Methods. We employ two evaluation criteria, both based on Monte-Carlo simulations, with which we determine which stars need to be spectroscopically (re-)measured. Both criteria take the Hipparcos measurement errors into account. The first criterion, the Gaussian criterion, is applicable to nearby stars. For distant stars, this criterion works but returns overly pessimistic results. We therefore use a second criterion, the robust criterion, which is equivalent to the Gaussian criterion for nearby stars but avoids biases for distant stars and/or objects without literature radial velocity. The robust criterion is hence our prefered choice for all stars, regardless of distance.

Results. For each star in the Hipparcos catalogue, we determine the confidence level with which the available radial velocity and its standard error, taken from the XHIP compilation catalogue, are acceptable. We find that for 97 stars, the radial velocities available in the literature are insufficiently precise for a 68.27% confidence level. If requiring this level to be 95.45%, or even 99.73%, the number of stars increases to 247 or 382, respectively. We also identify 109 stars for which radial velocities are currently unknown yet need to be acquired to meet the 68.27% confidence level. For higher confidence levels (95.45% or 99.73%), the number of such stars increases to 1071 or 6180, respectively.
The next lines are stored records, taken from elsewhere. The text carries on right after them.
[config.mk]
export PLATFORM = sky130hd
export DESIGN_NAME = strap_boot_config_power_states
export DESIGN_NICKNAME = d
export VERILOG_FILES = /design/src/rtl/strap_boot_pkg.sv /design/src/rtl/pwr_link_if.sv /design/src/rtl/strap_boot_config_power_states.sv /design/src/rtl/power_state_ctrl.sv
export VERILOG_INCLUDE_DIRS = /design/src /design/src/rtl
export SDC_FILE = /design/constraint.sdc
export NUM_CORES = 1
export LEC_CHECK = 0
export ABC_AREA = 1
export BUFFER_PORTS_ARGS = -buffer_cell sky130_fd_sc_hd__buf_2
export CAP_MARGIN = 15
export CELL_PAD_IN_SITES_DETAIL_PLACEMENT = 1
export CELL_PAD_IN_SITES_GLOBAL_PLACEMENT = 2
export CORE_MARGIN = 1
export CORE_UTILIZATION = 30
export DETAILED_ROUTE_END_ITERATION = 12
export GPL_TIMING_DRIVEN = 1
export PLACE_DENSITY = 0.8
export SYNTH_ARGS = -nofsm -noshare
export SYNTH_HDL_FRONTEND = slang
export SYNTH_SLANG_ARGS = --single-unit
[constraint.sdc]
create_clock -name clk_sys -period 1.9 [get_ports clk_sys]
set_input_delay 0.095 -clock clk_sys [delete_from_list [all_inputs] [get_ports clk_sys]]
set_output_delay 0.095 -clock clk_sys [all_outputs]
set_load 0.1 [all_outputs]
Conclusions. To satisfy the radial-velocity requirements coming from our study will be a daunting task consuming a significant amount of spectroscopic telescope time. The required radial-velocity measurement precisions vary from source to source. Typically, they are modest, below 25 km s^-1, but they can be as stringent as 0.04 km s^-1 for individual objects like Barnard’s star. Fortunately, the follow-up spectroscopy is not time-critical since the HTPM proper motions can be corrected a posteriori once (improved) radial velocities become available.